> **Data for the task**
==> src/rtl/seg7_scan_driver.sv <==
// ---------------------------------------------------------------------------
// seg7_scan_driver
//
// Purpose:
//    Time-multiplexed driver for the Basys3 4-digit common-anode 7-segment
//    display. Four BCD digits and their decimal points are scanned one digit
//    at a time. New values are double-buffered and only take effect at a
//    frame boundary, so one frame never mixes old and new digits. Leading-zero
//    blanking and an anti-ghost gap at the end of each dwell are optional.
//
// Parameters:
//    CLK_HZ        input clock frequency in Hz
//    REFRESH_HZ    per-digit dwell rate; DWELL = CLK_HZ/REFRESH_HZ cycles
//    GAP_CYCLES    blank cycles at the end of each dwell (0 <= GAP < DWELL)
//    BLANK_LEADING 1 = blank leading zeros on digits 3..1
//
// Ports:
//    clk_i      system clock, rising edge
//    rst_ni     asynchronous active-low reset
//    enable_i   1 = scan display, 0 = all digits off
//    load_i     single-cycle strobe capturing digits_i / dp_i
//    digits_i   BCD digits, [3:0] = digit0 (AN0) ... [15:12] = digit3
//    dp_i       decimal point per digit, 1 = lit
//    seg_o      segments {g,f,e,d,c,b,a}, active-low, registered
//    dp_o       decimal point, active-low, registered
//    an_o       digit anodes, active-low, registered
//    frame_o    1-cycle pulse when the scan index wraps 3 -> 0
// ---------------------------------------------------------------------------
module seg7_scan_driver #(
   parameter int CLK_HZ        = 100_000_000,
   parameter int REFRESH_HZ    = 1_000,
   parameter int GAP_CYCLES    = 1_000,
   parameter bit BLANK_LEADING = 1'b1
) (
   input  logic        clk_i,
   input  logic        rst_ni,
   input  logic        enable_i,
   input  logic        load_i,
   input  logic [15:0] digits_i,
   input  logic [3:0]  dp_i,
   output logic [6:0]  seg_o,
   output logic        dp_o,
   output logic [3:0]  an_o,
   output logic        frame_o
);

   localparam int DWELL = CLK_HZ / REFRESH_HZ;
   // One spare bit of headroom so SHOW_LEN == DWELL (GAP_CYCLES = 0) still fits.
   localparam int CW = $clog2(DWELL + 1);
   localparam logic [CW-1:0] CNT_LAST = CW'(DWELL - 1);
   localparam logic [CW-1:0] SHOW_LEN = CW'(DWELL - GAP_CYCLES);

   localparam logic [6:0] SEG_OFF = 7'b1111111;

   // Active-low segment pattern for one BCD nibble; non-BCD codes are blank.
   function automatic logic [6:0] bcdToSeg(input logic [3:0] nib);
      logic [6:0] s;
      case (nib)
         4'd0:    s = 7'b1000000;
         4'd1:    s = 7'b1111001;
         4'd2:    s = 7'b0100100;
         4'd3:    s = 7'b0110000;
         4'd4:    s = 7'b0011001;
         4'd5:    s = 7'b0010010;
         4'd6:    s = 7'b0000010;
         4'd7:    s = 7'b1111000;
         4'd8:    s = 7'b0000000;
         4'd9:    s = 7'b0010000;
         default: s = SEG_OFF;
      endcase
      return s;
   endfunction

   logic [CW-1:0] cnt_q, cnt_d;
   logic [1:0]    idx_q, idx_d;
   logic [15:0]   activeDig_q, activeDig_d;
   logic [3:0]    activeDp_q, activeDp_d;
   logic [15:0]   pendDig_q, pendDig_d;
   logic [3:0]    pendDp_q, pendDp_d;
   logic          pend_q, pend_d;
   logic [6:0]    seg_q, seg_d;
   logic          dp_q, dp_d;
   logic [3:0]    an_q, an_d;
   logic          frame_q, frame_d;

   logic          lastCycle;
   logic          wrap;
   logic [3:0]    curDigit;
   logic [3:0]    zeroAbove;
   logic          blankDigit;

   // Digit i is a leading zero when it and every digit above it are zero.
   // Digit 0 always shows, so its mask bit is tied low.
   always_comb begin
      zeroAbove[3] = (activeDig_q[15:12] == 4'd0);
      zeroAbove[2] = zeroAbove[3] && (activeDig_q[11:8] == 4'd0);
      zeroAbove[1] = zeroAbove[2] && (activeDig_q[7:4] == 4'd0);
      zeroAbove[0] = 1'b0;
      curDigit     = activeDig_q[{idx_q, 2'b00} +: 4];
      blankDigit   = BLANK_LEADING && zeroAbove[idx_q];
      lastCycle    = (cnt_q == CNT_LAST);
      wrap         = lastCycle && (idx_q == 2'd3);
   end

   // Next-state logic: timebase, double buffer and the registered pin values.
   // Pins are computed from the current cnt/idx and registered, so they lag
   // the decode by one cycle. The active buffer only changes on the wrap cycle
   // while scanning, or immediately while idle.
   always_comb begin
      cnt_d       = cnt_q;
      idx_d       = idx_q;
      activeDig_d = activeDig_q;
      activeDp_d  = activeDp_q;
      pendDig_d   = pendDig_q;
      pendDp_d    = pendDp_q;
      pend_d      = pend_q;
      seg_d       = SEG_OFF;
      dp_d        = 1'b1;
      an_d        = 4'b1111;
      frame_d     = 1'b0;

      if (load_i) begin
         pendDig_d = digits_i;
         pendDp_d  = dp_i;
      end

      if (!enable_i) begin
         cnt_d  = '0;
         idx_d  = 2'd0;
         pend_d = 1'b0;
         if (load_i) begin
            activeDig_d = digits_i;
            activeDp_d  = dp_i;
         end else if (pend_q) begin
            activeDig_d = pendDig_q;
            activeDp_d  = pendDp_q;
         end
      end else begin
         if (lastCycle) begin
            cnt_d = '0;
            idx_d = idx_q + 2'd1;
         end else begin
            cnt_d = cnt_q + 1'b1;
         end
         frame_d = wrap;

         // A LOAD landing on the wrap cycle bypasses the pending buffer.
         if (wrap) begin
            pend_d = 1'b0;
            if (load_i) begin
               activeDig_d = digits_i;
               activeDp_d  = dp_i;
            end else if (pend_q) begin
               activeDig_d = pendDig_q;
               activeDp_d  = pendDp_q;
            end
         end else if (load_i) begin
            pend_d = 1'b1;
         end

         if (cnt_q < SHOW_LEN) begin
            an_d  = ~(4'b0001 << idx_q);
            seg_d = blankDigit ? SEG_OFF : bcdToSeg(curDigit);
            dp_d  = ~activeDp_q[idx_q];
         end
      end
   end

   // State and output registers; reset puts the display dark and the scan at digit 0.
   always_ff @(posedge clk_i or negedge rst_ni) begin
      if (!rst_ni) begin
         cnt_q       <= '0;
         idx_q       <= 2'd0;
         activeDig_q <= 16'd0;
         activeDp_q  <= 4'd0;
         pendDig_q   <= 16'd0;
         pendDp_q    <= 4'd0;
         pend_q      <= 1'b0;
         seg_q       <= SEG_OFF;
         dp_q        <= 1'b1;
         an_q        <= 4'b1111;
         frame_q     <= 1'b0;
      end else begin
         cnt_q       <= cnt_d;
         idx_q       <= idx_d;
         activeDig_q <= activeDig_d;
         activeDp_q  <= activeDp_d;
         pendDig_q   <= pendDig_d;
         pendDp_q    <= pendDp_d;
         pend_q      <= pend_d;
         seg_q       <= seg_d;
         dp_q        <= dp_d;
         an_q        <= an_d;
         frame_q     <= frame_d;
      end
   end

   assign seg_o   = seg_q;
   assign dp_o    = dp_q;
   assign an_o    = an_q;
   assign frame_o = frame_q;

endmodule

> **Exercise details**
Write out exactly the lines above from the line with "dwell are optional." through the line with "point, active-low, registered", both of them included, and leave out all other lines.

> **Solution for this exercise**
//    blanking and an anti-ghost gap at the end of each dwell are optional.
//
// Parameters:
//    CLK_HZ        input clock frequency in Hz
//    REFRESH_HZ    per-digit dwell rate; DWELL = CLK_HZ/REFRESH_HZ cycles
//    GAP_CYCLES    blank cycles at the end of each dwell (0 <= GAP < DWELL)
//    BLANK_LEADING 1 = blank leading zeros on digits 3..1
//
// Ports:
//    clk_i      system clock, rising edge
//    rst_ni     asynchronous active-low reset
//    enable_i   1 = scan display, 0 = all digits off
//    load_i     single-cycle strobe capturing digits_i / dp_i
//    digits_i   BCD digits, [3:0] = digit0 (AN0) ... [15:12] = digit3
//    dp_i       decimal point per digit, 1 = lit
//    seg_o      segments {g,f,e,d,c,b,a}, active-low, registered
//    dp_o       decimal point, active-low, registered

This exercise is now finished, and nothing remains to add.